Less than one week after the team crashed out of the Davis Cup, captain Kevin Yarde tabbed inability to cope with the high altitudes of Mexico as the sole reason behind the demoralizing 5-0 drubbing in the Group II semi-final tie.
“It’s not that the guys didn’t play well,” said Yarde, “but with the altitude, they just couldn’t control the ball and hit the shots they’re accustomed to hitting – especially in terms of Haydn [Lewis’] game, which relies on big serves and big forehands. It was hard for him to be consistent in either facet under those conditions.
“They tried their best and it didn’t work out, but I truly believe if they were playing at sea level it would have been a totally different tie.”
The 60th ranked Bajans – just recently promoted to Group II – were always going to be up against it, having to face a host team rated 14 spots above them.
And playing some 7 940 feet above sea level didn’t help either, as Mexico wrapped up the tie in just two days when Haydn Lewis and Darian King both lost their opening singles matches before pairing up to lose the ensuing doubles match.
The hosts did not even drop a set in the process, with neither national champ Seanon Williams nor Barbados No. 3 Anthony Marshall faring better than their two counterparts on the red clay.
This defeat comes just two months after Barbados romped to an impressive opening round victory over Paraguay at home, where King and Lewis engineered three successive straight-set wins to secure the tie in two days.
But those victories came on the much faster hard courts – and the only thing high about the Wildey Tennis Centre was the swirling wind.

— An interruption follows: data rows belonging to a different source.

**config.mk**
```make
export PLATFORM = sky130hd
export DESIGN_NAME = clock_set_controller
export DESIGN_NICKNAME = d
export VERILOG_FILES = /design/src/rtl/clock_set_controller.sv
export SDC_FILE = /design/constraint.sdc
export NUM_CORES = 1
export LEC_CHECK = 0
export CAP_MARGIN = 10
export CORE_ASPECT_RATIO = 0.6
export CORE_MARGIN = 5
export CORE_UTILIZATION = 30
export CTS_BUF_LIST = sky130_fd_sc_hd__clkbuf_4
export CTS_CLUSTER_DIAMETER = 200
export DETAILED_ROUTE_END_ITERATION = 10
export RECOVER_POWER = 100
export SLEW_MARGIN = 0
export SYNTH_ARGS = -nofsm -noshare
export SYNTH_HDL_FRONTEND = slang
export SYNTH_SLANG_ARGS = --single-unit
export TNS_END_PERCENT = 1
```
**constraint.sdc**
```tcl
create_clock -name clk -period 3.34 [get_ports clk]
set_clock_uncertainty 0.05 [all_clocks]
set_input_delay 1.002 -clock clk [delete_from_list [all_inputs] [get_ports clk]]
set_output_delay 1.002 -clock clk [all_outputs]
set_load 0.01 [all_outputs]
```
**src/rtl/clock_set_controller.sv**
```systemverilog
// clock_set_controller: button-driven edit sequencer for the time/date counter.
// Detects button presses, walks the three fields of the selected mode, edits a
// shadow copy with per-field wrap-around and strobes a parallel load on commit.
module clock_set_controller #(
    parameter logic [13:0] YEAR_RST = 14'd2024
) (
    input  logic        clk,
    input  logic        rst,
    input  logic        mode,
    input  logic        butt_increase,
    input  logic        butt_decrease,
    input  logic        butt_change,
    input  logic [5:0]  cur_sec,
    input  logic [5:0]  cur_min,
    input  logic [4:0]  cur_hour,
    input  logic [4:0]  cur_day,
    input  logic [3:0]  cur_month,
    input  logic [13:0] cur_year,
    output logic        run_en,
    output logic        load,
    output logic [5:0]  set_sec,
    output logic [5:0]  set_min,
    output logic [4:0]  set_hour,
    output logic [4:0]  set_day,
    output logic [3:0]  set_month,
    output logic [13:0] set_year,
    output logic [1:0]  edit_field
);

    typedef enum logic [2:0] {
        ST_IDLE   = 3'd0,
        ST_F0     = 3'd1,
        ST_F1     = 3'd2,
        ST_F2     = 3'd3,
        ST_COMMIT = 3'd4
    } state_t;

    // Length of a month; February follows the year%4 leap rule.
    function automatic logic [4:0] days_in_month(input logic [3:0] month,
                                                 input logic [13:0] year);
        logic [4:0] d;
        case (month)
            4'd4, 4'd6, 4'd9, 4'd11: d = 5'd30;
            4'd2:                    d = (year[1:0] == 2'd0) ? 5'd29 : 5'd28;
            default:                 d = 5'd31;
        endcase
        return d;
    endfunction

    // One step up or down inside [lo, hi], wrapping at either end.
    function automatic logic [13:0] wrap_step(input logic [13:0] val,
                                              input logic [13:0] lo,
                                              input logic [13:0] hi,
                                              input logic        up);
        logic [13:0] r;
        if (up) begin
            if (val >= hi) r = lo;
            else           r = val + 14'd1;
        end else begin
            if (val <= lo) r = hi;
            else           r = val - 14'd1;
        end
        return r;
    endfunction

    state_t      state_r;
    logic        edit_mode_r;
    logic        inc_prev_r;
    logic        dec_prev_r;
    logic        chg_prev_r;

    logic        inc_press_s;
    logic        dec_press_s;
    logic        chg_press_s;
    logic        adj_up_s;
    logic        adj_dn_s;
    logic        adj_any_s;
    logic [4:0]  dim_s;
    logic [1:0]  fld_idx_s;
    logic [2:0]  fld_sel_s;
    logic [13:0] fld_val_s;
    logic [13:0] fld_lo_s;
    logic [13:0] fld_hi_s;
    logic [13:0] fld_step_s;

    assign inc_press_s = butt_increase & ~inc_prev_r;
    assign dec_press_s = butt_decrease & ~dec_prev_r;
    assign chg_press_s = butt_change   & ~chg_prev_r;

    // A change press wins over adjustments; opposing adjustments cancel.
    assign adj_up_s  = inc_press_s & ~dec_press_s & ~chg_press_s;
    assign adj_dn_s  = dec_press_s & ~inc_press_s & ~chg_press_s;
    assign adj_any_s = adj_up_s | adj_dn_s;

    assign dim_s = days_in_month(set_month, set_year);

    // Previous button levels for rising-edge press detection.
    always_ff @(posedge clk or posedge rst) begin
        if (rst) begin
            inc_prev_r <= 1'b0;
            dec_prev_r <= 1'b0;
            chg_prev_r <= 1'b0;
        end else begin
            inc_prev_r <= butt_increase;
            dec_prev_r <= butt_decrease;
            chg_prev_r <= butt_change;
        end
    end

    // Select the active field with its legal range and compute its stepped value.
    always_comb begin
        case (state_r)
            ST_F0:   fld_idx_s = 2'd0;
            ST_F1:   fld_idx_s = 2'd1;
            ST_F2:   fld_idx_s = 2'd2;
            default: fld_idx_s = 2'd3;
        endcase
        fld_sel_s = {edit_mode_r, fld_idx_s};
        case (fld_sel_s)
            3'b000: begin fld_val_s = {9'd0, set_hour};  fld_lo_s = 14'd0; fld_hi_s = 14'd23;         end
            3'b001: begin fld_val_s = {8'd0, set_min};   fld_lo_s = 14'd0; fld_hi_s = 14'd59;         end
            3'b010: begin fld_val_s = {8'd0, set_sec};   fld_lo_s = 14'd0; fld_hi_s = 14'd59;         end
            3'b100: begin fld_val_s = {9'd0, set_day};   fld_lo_s = 14'd1; fld_hi_s = {9'd0, dim_s};  end
            3'b101: begin fld_val_s = {10'd0, set_month}; fld_lo_s = 14'd1; fld_hi_s = 14'd12;        end
            3'b110: begin fld_val_s = set_year;          fld_lo_s = 14'd0; fld_hi_s = 14'd9999;       end
            default: begin fld_val_s = 14'd0;            fld_lo_s = 14'd0; fld_hi_s = 14'd0;          end
        endcase
        fld_step_s = wrap_step(fld_val_s, fld_lo_s, fld_hi_s, adj_up_s);
    end

    // Shadow edit registers: capture on entry, adjust the active field, clamp day on commit.
    always_ff @(posedge clk or posedge rst) begin
        if (rst) begin
            edit_mode_r <= 1'b0;
            set_sec     <= 6'd0;
            set_min     <= 6'd0;
            set_hour    <= 5'd0;
            set_day     <= 5'd1;
            set_month   <= 4'd1;
            set_year    <= YEAR_RST;
        end else if (state_r == ST_IDLE) begin
            if (chg_press_s) begin
                edit_mode_r <= mode;
                set_sec     <= cur_sec;
                set_min     <= cur_min;
                set_hour    <= cur_hour;
                set_day     <= cur_day;
                set_month   <= cur_month;
                set_year    <= cur_year;
            end
        end else if ((state_r == ST_F2) && chg_press_s) begin
            if (edit_mode_r && (set_day > dim_s)) begin
                set_day <= dim_s;
            end
        end else if (adj_any_s) begin
            case (fld_sel_s)
                3'b000:  set_hour  <= fld_step_s[4:0];
                3'b001:  set_min   <= fld_step_s[5:0];
                3'b010:  set_sec   <= fld_step_s[5:0];
                3'b100:  set_day   <= fld_step_s[4:0];
                3'b101:  set_month <= fld_step_s[3:0];
                3'b110:  set_year  <= fld_step_s;
                default: ;
            endcase
        end
    end

    // Edit sequencer with registered run/load/field-indicator outputs.
    always_ff @(posedge clk or posedge rst) begin
        if (rst) begin
            state_r    <= ST_IDLE;
            run_en     <= 1'b1;
            load       <= 1'b0;
            edit_field <= 2'd0;
        end else begin
            case (state_r)
                ST_IDLE: begin
                    if (chg_press_s) begin
                        state_r    <= ST_F0;
                        run_en     <= 1'b0;
                        edit_field <= 2'd1;
                    end
                end
                ST_F0: begin
                    if (chg_press_s) begin
                        state_r    <= ST_F1;
                        edit_field <= 2'd2;
                    end
                end
                ST_F1: begin
                    if (chg_press_s) begin
                        state_r    <= ST_F2;
                        edit_field <= 2'd3;
                    end
                end
                ST_F2: begin
                    if (chg_press_s) begin
                        state_r    <= ST_COMMIT;
                        edit_field <= 2'd0;
                        load       <= 1'b1;
                    end
                end
                ST_COMMIT: begin
                    state_r <= ST_IDLE;
                    run_en  <= 1'b1;
                    load    <= 1'b0;
                end
                default: begin
                    state_r    <= ST_IDLE;
                    run_en     <= 1'b1;
                    load       <= 1'b0;
                    edit_field <= 2'd0;
                end
            endcase
        end
    end

endmodule

```
==> impl_metrics.yaml <==
timing:
  rsz0062_at_grt: "yes"
  finalWorstSetupSlack_ns: -0.0160
  tightest_slew_ns: 1.31
  setup_viol: 3
  hold_violations: 0
  fin_crit_ns: 3.36
  final.period_utilization_pct: 100
  relSlewSlack_pct: 13.0
  drv_slew: 0
  fmaxAchievable_mhz: 298
logic_synthesis:
  synth_cell_types: 72
  yosysSeqAreaShare_pct: 31.4
  synth-xor-area-share_pct: 2.78
  ys_async_sr_fraction_pct: 100
  synth_simple_gate_area_share_pct: 24.5
  synth_enable_flop_cells: 0
  ys.flop_type: "dfrtp_1"
  syn_nets: 560
  synth.mux.area_fraction_pct: 6.07
  synth_top_family_by_area: "compound AO/OA/AOI/OAI gates"
  netlist_instances: 500
  synth_compound_area_share_pct: 24.8
  syn_avg_cell_area_um2: 8.20
  synth_warnings: 0
  ys_ff_latch: 51
  synthesis.area_um2: 4100
  post_synth_fa_ha_maj_area_fraction_pct: 4.27
final_layout:
  fin_nets: 730
  n_antenna_cell: 0
  area_delta_synth_final_pct: 48.2
  final_common_cell: "buf_4"
  fin_cells: 846
  drive_gt1_share_pct: 25.3
  layout_common_cells: "buf_4 (96), nand2_1 (63), nor2_1 (61)"
  final_core_utilization_pct: 45.0
floorplan:
  die_w_um: 161
  dieArea_um2: 16200
  die_h_um: 101
  core_um2: 13500
  initial_core_util_pct: 30.4
  rows: 33
  num_io_pins: 90
drt:
  vias: 4666
  wirelength_um: 17100
  drc: 0
  drtIter0Drc: 424
  drtPass1Iterations: 5
  antenna_left: 0
  wl_per_cell_um: 20.3
  via_per_inst: 5.52
global_routing:
  gr-total-overflow: 0
  grt_pass1_wl_um: 26700
  antenna_found_initial: 0
  first_global_vias: 4593
  grt_usage_pct: 21.2
  grt_max_degree: 52
cts:
  htreeDepth: 2
  cts_buffers: 5
  clk_pin_slew_ns: 0.20
  cts_sinks: 51
  cts_buffer_depth: 2
  tritoncts: "done"
  clk_latency_ns: 0.41
  cts_root_buf: "clkbuf_4"
power_and_ir_drop:
  intPower_uw: 3770
  pwr-share-comb_pct: 79.1
  switching_share_pct: 50.6
  leakage_uw: 0.00263
  power_frac_seq_pct: 16.6
  p_sw_uw: 3850
  max-vdd-ir-drop_uv: 506
  powerDensity_nw_per_um2: 1250
  p_clk_share_pct: 4.3
status:
  outcome: "complete, but fails checks"
  violations: "negative setup slack"
setup_path:
  critical_path_class: "reg2reg"
  crit_fanout: 6
  critPathRequiredTime_ns: 3.58
  startpoint_type: "register"
  critPathArrivalTime_ns: 3.60
  r2r_cells: 16
  end_kind: "register"
place:
  gp_congestion: 1.00
  portBuffers: 89
  hpwl_um: 13700
  dp.cells: 837
min_path:
  min_path_type: "reg2reg"
  hold_depth: 2
flow_run:
  drv_cap: 0
layout make-up:
type | instances | area [um2]
Fill cell | 1305 | 7430
Multi-Input combinational cell | 397 | 2700
Timing Repair Buffer | 196 | 1730
Sequential cell | 51 | 1290
Tap cell | 175 | 219
Inverter | 19 | 73.8
Clock buffer | 5 | 37.5
Clock inverter | 3 | 23.8
synthesized netlist by cell type (all sizes together) (3+ instances only):
cell     count  area, um2
xor2         5       43.8
nor3        15       80.1
o21ai       19       95.1
nand2b       4       25.0
nor4        10       92.6
mux2i       11        110
nor3b        3       22.5
dfrtp       41       1030
and3         7       43.8
o31ai       28        210
ha          14        175
or3          5       31.3
a221oi       4       52.6
and2         3       18.8
nand4        4       25.0
a31oi        8       50.1
a21oi       32        160
inv         19       71.3
a21o         6       45.0
xnor2        8       70.1
clkbuf      19       71.3
nand2       63        236
nand3       10       50.1
o21a         3       22.5
o2111ai      3       26.3
or4          3       22.5
a211oi       9       82.6
buf         14        111
mux2         8       93.8
or2          4       25.0
nor2b        4       25.0
dfstp       10        263
o211ai       8       60.1
nor2        62        235
worst max-delay path, stage by stage (launching register included):
cell and delay, ns:
dfrtp_2 0.49, buf_4 0.17, and4b_1 0.20, buf_4 0.16, and2_1 0.17, ha_1 0.30, buf_4 0.11, nand2_1 0.06
o31ai_2 0.21, o2111ai_1 0.20, o311ai_1 0.11, buf_4 0.22, nor2_2 0.05, buf_4 0.17, a221oi_4 0.29, buf_6 0.19
o31ai_2 0.07
state kept, by name, summed over array words and instances, names as in the netlist:
signal / flops
chg_prev_r: 1
dec_prev_r: 1
edit_field: 2
edit_mode_r: 1
inc_prev_r: 1
load: 1
run_en: 1
set_day: 5
set_hour: 5
set_min: 6
set_month: 4
set_sec: 6
set_year: 14
state_r: 3
worst paths after layout:
| check | from | end | slack, ns |
|---|---|---|---|
| setup reg to reg | state_r[0] | set_month[1] | -0.02 |
| hold / removal | run_en | run_en | 0.42 |
| hold reg to reg | run_en | run_en | 0.42 |
| max in group asynchronous | rst | edit_mode_r | 0.96 |
| min in group asynchronous | rst | load | 1.38 |
| setup / recovery | state_r[0] | set_month[1] | -0.02 |
cells by family (layout without fill, tap and decap cells):
family / count (synthesis) / in the layout
flops: 51 / 51
buf+inv: 52 / 223
simple gates: 205 / 205
mux: 21 / 21
xor+xnor: 13 / 13
fa+ha+maj: 14 / 14
compound gates: 144 / 144
through the flow:
step | instance area [um2] | setup TNS [ns] | hold slack [ns] | setup WS [ns] | power (uW)
after floorplan | 4120 | -0.437 | 0.415 | -0.0328 | 4190
after global placement | 5870 | -0.0213 | 0.397 | -0.00666 | 6850
after detailed placement | 5870 | -0.386 | 0.406 | -0.0856 | 6840
after CTS | 5970 | 0 | 0.427 | 0.00244 | 7330
after global routing | 6070 | -2.27 | 0.475 | -0.135 | 8150
final | 6070 | -0.0302 | 0.417 | -0.0160 | 7620
metal layers:
metal | vias up | routed length [um] | track usage (%) | share of wire (%)
li1 | 2179 | - | - | -
met1 | 2239 | 8750 | 33.6 | 51
met2 | 240 | 6350 | 27.3 | 37
met3 | 8 | 1950 | 7.52 | 11
met4 | 0 | 93 | 3.21 | 0.54
met5 | - | 0 | 0 | 0
power by group through the flow:
stage / sequential, uW / combinational, uW / clock (uW)
after floorplan: 1260 / 2930 / 0
after global placement: 1270 / 5590 / 0
after detailed placement: 1260 / 5570 / 0
after CTS: 1260 / 5730 / 341
after global routing: 1300 / 6490 / 364
final: 1260 / 6030 / 328
repair_timing:
item                                   CTS  global route
hold buffers                             0             0
setup endpoints to repair               14            37
endpoints found under the hold margin    0             0
pin swaps                                0             8
gates resized for setup                  8            25
setup buffers                            0             1
No activity file was read; power rests on OpenSTA's default activity.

“The bounce [on the Mexican courts] was a bit troublesome,” disclosed Yarde, “but I have to admit those courts weren’t like typical clay courts because they played a bit fast.
“Plus, our players are getting accustomed to playing on the slower clay, so I can’t exactly say that was a big issue for us.
“I must say though, I really hope we could have a few more ties at home next year, but we will have to see how the draw works out,” Yarde joked.
Leaning heavily on the ATP-ranked duo of Lewis and King, Barbados gained promotion from Group III last June before successfully hosting their first ever Group II tie two months ago.
The historic win against Paraguay ensured the ultramarine and gold will remain in that group for at least another year.